The conversation hadn’t even been planned. I’d gotten two sentences out with Tori before she froze, as if I’d asked for nuclear codes. Then Elise slid in, moving as though the hallway belonged to her, smile polished and lethal as glass.
“Looks like your friends are warming back up.” Elise’s nails skimmed the strap of her bag, casual but deliberate. “Funny how fast things shift when the right people remind them who’s in control.”
I didn’t answer Elise. Just tilted my head as though I gave a damn.
But to someone across the hall who couldn’t hear the words or read the tension, it probably looked as though we were catching up. Maybe even friendly.
Shit.
By lunch, the storm had arrived.
I spotted Mila before she saw me—charging across the quad, long brown hair wild from the wind, gray-green eyes locked on me. A dark storm cloud in denim. No tray. No food. Just fury.
“King,” she snapped the second she reached our table. Chase and Jax cut off mid-sentence. Theo raised an eyebrow.
I pushed to my feet. “Mila.”
“Walk. Now.”
The guys didn’t move. They blinked as though they were watching a soap opera play out in real time.
I leaned down, close enough that only she could hear me. “You dragging me off to yell, or is this foreplay?”

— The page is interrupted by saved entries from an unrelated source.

`src/inc/tic_pkg.sv`:
```
// Shared constants for the timer counter with input capture.
package tic_pkg;
  // Register byte offsets.
  localparam logic [7:0] ctrl_off      = 8'h00;
  localparam logic [7:0] edge_off      = 8'h04;
  localparam logic [7:0] count_off     = 8'h08;
  localparam logic [7:0] status_off    = 8'h0c;
  localparam logic [7:0] clear_off     = 8'h10;
  localparam logic [7:0] enable_off    = 8'h14;
  localparam logic [7:0] pins_off      = 8'h18;
  localparam logic [7:0] cap_base_off  = 8'h20;
  localparam logic [7:0] cc4_write_off = 8'h30;
  localparam logic [7:0] pin_out_off   = 8'h34;
  // Control register fields.
  localparam int prescale_lo_bit = 0;
  localparam int sel4_bit        = 2;
  localparam int dir_bit         = 3;
  // Status bits: four captures then overflow.
  localparam int ovf_bit         = 4;
  localparam int num_flags       = 5;
  localparam int num_chan        = 4;
  localparam logic [15:0] count_reset = 16'h0000;
  localparam logic [15:0] compare_reset = 16'hffff;
  // Prescale division ratios.
  localparam logic [4:0] div_1  = 5'h01;
  localparam logic [4:0] div_4  = 5'h04;
  localparam logic [4:0] div_8  = 5'h08;
  localparam logic [4:0] div_16 = 5'h10;
  // Edge select encodings.
  localparam logic [1:0] edge_off_code  = 2'h0;
  localparam logic [1:0] edge_rise_code = 2'h1;
  localparam logic [1:0] edge_fall_code = 2'h2;
  localparam logic [1:0] edge_any_code  = 2'h3;
  // Bus responses.
  localparam logic [1:0] resp_okay   = 2'h0;
  localparam logic [1:0] resp_slverr = 2'h2;
endpackage : tic_pkg

```
`src/hdl/tic_prescaler.sv`:
```
// Prescaler producing the counter increment tick.
`timescale 1ns/1ps
module tic_prescaler (
  // Clock and reset.
  input  wire logic       aclk,
  input  wire logic       aresetn,
  // Ratio select.
  input  wire logic [1:0] sel,
  // Increment tick.
  output logic            tick
);
  logic [4:0] cnt_reg;
  logic [4:0] ratio;

  // Ratio decode: 00, 01, 10, 11 give 1, 4, 8, 16.
  always_comb begin
    case (sel)
      2'h0:    ratio = tic_pkg::div_1;
      2'h1:    ratio = tic_pkg::div_4;
      2'h2:    ratio = tic_pkg::div_8;
      default: ratio = tic_pkg::div_16;
    endcase
  end

  // The ratio compare uses >= so a mid-run ratio change never stalls the chain.
  always_ff @(posedge aclk) begin
    if (!aresetn) begin
      cnt_reg <= 5'h00;
    end else if (cnt_reg + 5'h01 >= ratio) begin
      cnt_reg <= 5'h00;
    end else begin
      cnt_reg <= cnt_reg + 5'h01;
    end
  end

  assign tick = aresetn && (cnt_reg + 5'h01 >= ratio);
endmodule : tic_prescaler

```
`src/hdl/tic_edge_detect.sv`:
```
// Pin synchroniser and selectable edge detector for one capture channel.
`timescale 1ns/1ps
module tic_edge_detect (
  // Clock and reset.
  input  wire logic       aclk,
  input  wire logic       aresetn,
  // Pin and mode.
  input  wire logic       pin,
  input  wire logic [1:0] mode,
  // Results.
  output logic            level,
  output logic            hit
);
  logic sync1_reg;
  logic sync2_reg;
  logic prev_reg;

  // Two-stage synchroniser, then one history stage for edge finding.
  always_ff @(posedge aclk) begin
    if (!aresetn) begin
      sync1_reg <= 1'b0;
      sync2_reg <= 1'b0;
      prev_reg  <= 1'b0;
    end else begin
      sync1_reg <= pin;
      sync2_reg <= sync1_reg;
      prev_reg  <= sync2_reg;
    end
  end

  assign level = sync2_reg;
  // Edge decode per mode.
  always_comb begin
    case (mode)
      tic_pkg::edge_rise_code: hit = sync2_reg && !prev_reg;
      tic_pkg::edge_fall_code: hit = !sync2_reg && prev_reg;
      tic_pkg::edge_any_code:  hit = sync2_reg ^ prev_reg;
      default:                 hit = 1'b0;
    endcase
  end
endmodule : tic_edge_detect

```
`src/hdl/tic_timer_capture.sv`:
```
// Free-running timer with four input capture channels and AXI4-Lite registers.
// Notes on behaviour
// - Prescaler divides clock by 1, 4, 8, 16.
// - Sixteen-bit up-counter starting at zero after reset.
// - Wrap to zero, flag overflow, keep counting.
// - Software cannot load, reset or halt counter.
// - Each channel latches count on selected edge.
// - Synchronise edges; capture on same edge counter moves.
// - Pin levels readable at any time.
// - Shared pin captures only when select set.
// - Shared pin direction resets to input.
// - Driven shared pin edges still trigger captures.
// - Writes to shared register ignored while capturing.
// - Edge codes: off, rising, falling, both.
// - Four edge fields reset to disabled.
// - Channels independent; same period gives same count.
// - Each function has own flag and enable.
// - Whole count moved at once; no reset.
// - High read blocks capture one cycle, delays.
`timescale 1ns/1ps
module tic_timer_capture (
  // Clock and reset.
  input  wire logic        aclk,
  input  wire logic        aresetn,
  // AXI4-Lite write address.
  input  wire logic [7:0]  s_axi_awaddr,
  input  wire logic        s_axi_awvalid,
  output logic             s_axi_awready,
  // AXI4-Lite write data.
  input  wire logic [31:0] s_axi_wdata,
  input  wire logic [3:0]  s_axi_wstrb,
  input  wire logic        s_axi_wvalid,
  output logic             s_axi_wready,
  // AXI4-Lite write response.
  output logic [1:0]       s_axi_bresp,
  output logic             s_axi_bvalid,
  input  wire logic        s_axi_bready,
  // AXI4-Lite read address.
  input  wire logic [7:0]  s_axi_araddr,
  input  wire logic        s_axi_arvalid,
  output logic             s_axi_arready,
  // AXI4-Lite read data.
  output logic [31:0]      s_axi_rdata,
  output logic [1:0]       s_axi_rresp,
  output logic             s_axi_rvalid,
  input  wire logic        s_axi_rready,
  // Capture pins; bit 3 is the shared pin.
  input  wire logic [3:0]  capture_pins,
  output logic             shared_capture_pin_o,
  output logic             shared_capture_pin_oe,
  // Interrupt.
  output logic             irq
);
  localparam int nc = tic_pkg::num_chan;
  localparam int nf = tic_pkg::num_flags;

  logic [15:0]   free_running_count_reg;
  logic [3:0]    ctrl_reg;
  logic [7:0]    timer_edge_control_reg;
  logic [nf-1:0] status_reg;
  logic [nf-1:0] enable_reg;
  logic [15:0]   cap_reg [nc];
  logic [15:0]   cc4_store_reg;
  logic          pin_out_reg;
  logic [nc-1:0] pend_reg;
  logic [nc-1:0] block_reg;
  logic [nc-1:0] hit;
  logic [nc-1:0] lvl;
  logic [nc-1:0] take;
  logic          tick;
  logic          fourth_capture_select;
  logic          shared_pin_direction;
  logic          aw_held_reg;
  logic          w_held_reg;
  logic [7:0]    awaddr_reg;
  logic [31:0]   wdata_reg;
  logic [3:0]    wstrb_reg;
  logic          wr_fire;
  logic          rd_fire;
  logic [nf-1:0] clear_mask;
  logic [31:0]   rd_value;
  logic          rd_ok;
  logic          wr_ok;

  assign fourth_capture_select = ctrl_reg[tic_pkg::sel4_bit];
  assign shared_pin_direction  = ctrl_reg[tic_pkg::dir_bit];

  // Counter tick source.
  tic_prescaler u_prescaler (
    .aclk    (aclk),
    .aresetn (aresetn),
    .sel     (ctrl_reg[tic_pkg::prescale_lo_bit +: 2]),
    .tick    (tick)
  );

  // One edge detector per channel; channel 3 needs the select bit set.
  genvar g;
  generate
    for (g = 0; g < nc; g++) begin : g_chan
      logic [1:0] mode;
      assign mode = (g == nc - 1 && !fourth_capture_select) ? tic_pkg::edge_off_code
                  : timer_edge_control_reg[2*g +: 2];
      tic_edge_detect u_edge (
        .aclk    (aclk),
        .aresetn (aresetn),
        .pin     (capture_pins[g]),
        .mode    (mode),
        .level   (lvl[g]),
        .hit     (hit[g])
      );
      // A held-off capture stays pending and is taken the next cycle.
      assign take[g] = (hit[g] || pend_reg[g]) && !block_reg[g];

      always_ff @(posedge aclk) begin
        if (!aresetn) begin
          pend_reg[g] <= 1'b0;
        end else begin
          pend_reg[g] <= (hit[g] || pend_reg[g]) && block_reg[g];
        end
      end

      // Captures are not cleared by reset and sample the count on the
      // same edge it moves on, taking the value held before the step.
      always_ff @(posedge aclk) begin
        if (take[g]) begin
          cap_reg[g] <= free_running_count_reg;
        end
      end
    end
  endgenerate

  // Free-running counter; no bus path touches it.
  always_ff @(posedge aclk) begin
    if (!aresetn) begin
      free_running_count_reg <= tic_pkg::count_reset;
    end else if (tick) begin
      free_running_count_reg <= free_running_count_reg + 16'h0001;
    end
  end

  // Bus handshakes: address and data captured in either order.
  assign wr_fire = aw_held_reg && w_held_reg && !s_axi_bvalid;
  assign rd_fire = s_axi_arvalid && s_axi_arready;

  always_ff @(posedge aclk) begin
    if (!aresetn) begin
      aw_held_reg   <= 1'b0;
      w_held_reg    <= 1'b0;
      awaddr_reg    <= 8'h00;
      wdata_reg     <= 32'h0000_0000;
      wstrb_reg     <= 4'h0;
      s_axi_awready <= 1'b0;
      s_axi_wready  <= 1'b0;
      s_axi_bvalid  <= 1'b0;
      s_axi_bresp   <= tic_pkg::resp_okay;
    end else begin
      s_axi_awready <= !aw_held_reg && !s_axi_awready && s_axi_awvalid;
      s_axi_wready  <= !w_held_reg && !s_axi_wready && s_axi_wvalid;
      if (s_axi_awvalid && s_axi_awready) begin
        aw_held_reg <= 1'b1;
        awaddr_reg  <= s_axi_awaddr;
      end
      if (s_axi_wvalid && s_axi_wready) begin
        w_held_reg <= 1'b1;
        wdata_reg  <= s_axi_wdata;
        wstrb_reg  <= s_axi_wstrb;
      end
      if (wr_fire) begin
        aw_held_reg  <= 1'b0;
        w_held_reg   <= 1'b0;
        s_axi_bvalid <= 1'b1;
        s_axi_bresp  <= wr_ok ? tic_pkg::resp_okay : tic_pkg::resp_slverr;
      end else if (s_axi_bready) begin
        s_axi_bvalid <= 1'b0;
      end
    end
  end

  // Write decode; the count register is read-only.
  always_comb begin
    case (awaddr_reg)
      tic_pkg::ctrl_off, tic_pkg::edge_off, tic_pkg::clear_off,
      tic_pkg::enable_off, tic_pkg::cc4_write_off, tic_pkg::pin_out_off: wr_ok = 1'b1;
      default: wr_ok = 1'b0;
    endcase
  end

  // Control, edge, enable and shared-pin registers.
  always_ff @(posedge aclk) begin
    if (!aresetn) begin
      ctrl_reg               <= 4'h0;
      timer_edge_control_reg <= 8'h00;
      enable_reg             <= '0;
      cc4_store_reg          <= tic_pkg::compare_reset;
      pin_out_reg            <= 1'b0;
    end else if (wr_fire && wstrb_reg[0]) begin
      case (awaddr_reg)
        tic_pkg::ctrl_off:    ctrl_reg <= wdata_reg[3:0];
        tic_pkg::edge_off:    timer_edge_control_reg <= wdata_reg[7:0];
        tic_pkg::enable_off:  enable_reg <= wdata_reg[nf-1:0];
        tic_pkg::pin_out_off: pin_out_reg <= wdata_reg[0];
        tic_pkg::cc4_write_off: begin
          if (!fourth_capture_select) begin
            cc4_store_reg <= wdata_reg[15:0];
          end
        end
        default: ;
      endcase
    end
  end

  // Driving the shared pin feeds back through the pin input, so toggles
  // capture like external edges.
  always_ff @(posedge aclk) begin
    if (!aresetn) begin
      shared_capture_pin_oe <= 1'b0;
      shared_capture_pin_o  <= 1'b0;
    end else begin
      shared_capture_pin_oe <= shared_pin_direction;
      shared_capture_pin_o  <= pin_out_reg;
    end
  end

  assign clear_mask = (wr_fire && wstrb_reg[0] && awaddr_reg == tic_pkg::clear_off)
                    ? wdata_reg[nf-1:0] : '0;

  // Sticky flags; a new event wins over a simultaneous clear.
  always_ff @(posedge aclk) begin
    if (!aresetn) begin
      status_reg <= '0;
    end else begin
      status_reg <= (status_reg & ~clear_mask)
                  | {tick && (free_running_count_reg == 16'hffff), take};
    end
  end

  always_ff @(posedge aclk) begin
    if (!aresetn) begin
      irq <= 1'b0;
    end else begin
      irq <= |(status_reg & enable_reg);
    end
  end

  // Read mux; capture words carry the high byte in bits 15:8.
  always_comb begin
    rd_value = 32'h0000_0000;
    rd_ok    = 1'b1;
    case (s_axi_araddr)
      tic_pkg::ctrl_off:    rd_value[3:0] = ctrl_reg;
      tic_pkg::edge_off:    rd_value[7:0] = timer_edge_control_reg;
      tic_pkg::count_off:   rd_value[15:0] = free_running_count_reg;
      tic_pkg::status_off:  rd_value[nf-1:0] = status_reg;
      tic_pkg::enable_off:  rd_value[nf-1:0] = enable_reg;
      tic_pkg::pins_off:    rd_value[3:0] = lvl;
      tic_pkg::pin_out_off: rd_value[0] = pin_out_reg;
      tic_pkg::cc4_write_off: begin
        rd_value[15:0] = fourth_capture_select ? cap_reg[nc-1] : cc4_store_reg;
      end
      tic_pkg::cap_base_off:         rd_value[15:0] = cap_reg[0];
      tic_pkg::cap_base_off + 8'h04: rd_value[15:0] = cap_reg[1];
      tic_pkg::cap_base_off + 8'h08: rd_value[15:0] = cap_reg[2];
      tic_pkg::cap_base_off + 8'h0c: rd_value[15:0] = cap_reg[3];
      tic_pkg::clear_off:   rd_value = 32'h0000_0000;
      default:              rd_ok = 1'b0;
    endcase
  end

  // Read channel; reading a capture word holds off that channel one cycle.
  always_ff @(posedge aclk) begin
    if (!aresetn) begin
      s_axi_arready <= 1'b0;
      s_axi_rvalid  <= 1'b0;
      s_axi_rdata   <= 32'h0000_0000;
      s_axi_rresp   <= tic_pkg::resp_okay;
      block_reg     <= '0;
    end else begin
      s_axi_arready <= s_axi_arvalid && !s_axi_arready && !s_axi_rvalid;
      block_reg     <= '0;
      if (rd_fire) begin
        s_axi_rvalid <= 1'b1;
        s_axi_rdata  <= rd_value;
        s_axi_rresp  <= rd_ok ? tic_pkg::resp_okay : tic_pkg::resp_slverr;
        for (int i = 0; i < nc; i++) begin
          if (s_axi_araddr == tic_pkg::cap_base_off + 8'(4 * i)) begin
            block_reg[i] <= 1'b1;
          end
        end
      end else if (s_axi_rready) begin
        s_axi_rvalid <= 1'b0;
      end
    end
  end
endmodule : tic_timer_capture

```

“Keep talking and I’ll drag you off to bury you,” she growled.
God, she was pissed. And fuck me if it didn’t do something to me.
We ended up near the back of the courtyard, under an old tree that didn’t do much against the sun. A couple underclassmen sat on the lawn nearby, so we kept moving—until we hit the chain-link fencing behind the gym.
“Want to tell me what the hell that was?” she demanded, arms crossed tight.
The vintage olive-green shirt she wore stretched across her breasts, the deep V-neck dipping just enough to drag my eyes where they shouldn’t be. Distracting as hell. I forced my gaze back up. “Elise?” I played dumb. Badly.
“You think I didn’t see it? You didn’t exactly look like a hostage.” Her mouth twisted. “Pretty rich, considering you kissed me as if I was the only thing that mattered last night.”
Her words punched into me. Because the taste of her—salt, heat, defiance—was still on my tongue every damn time I let myself think about last night. I sighed. “Mila?—”
“She’s dangerous, Luke. You said it yourself. So what? That doesn’t count if she shows up in lip gloss and batting lashes? You think I forgot what I overheard? Her talking about drugging you if she had to?” Her eyes flared. “We’re supposed to be a team. Not letting her crawl back into it.”
I stepped forward. She didn’t move. “If you’re going to accuse me, at least make it interesting.”
“I’m asking,” she shot back. “Are you double-crossing me?”
That landed harder than I wanted. Still, I let her come at me, because every jab, every accusation, meant she cared enough to fight. And I would take her fire over her silence any day. “No,” I said, voice low. “But you’re assuming a lot for someone who said this isn’t about us.”
Her index finger tapped against her arm. “It’s not.”
“You sure?” I leaned in. “Because you’re acting jealous.”
She let out a sharp laugh. “You wish.”
“I don’t need to wish.” I held her stare. “You wouldn’t have stormed over here if you didn’t care.”
Her head tilted. “I care about not being played. There’s a difference.”
“And I care about not having a move I make questioned as if I’m some pawn in your trust issues.”
Her mouth opened. Closed. Then opened again. “Maybe if you shared the plan, I wouldn’t have to guess.”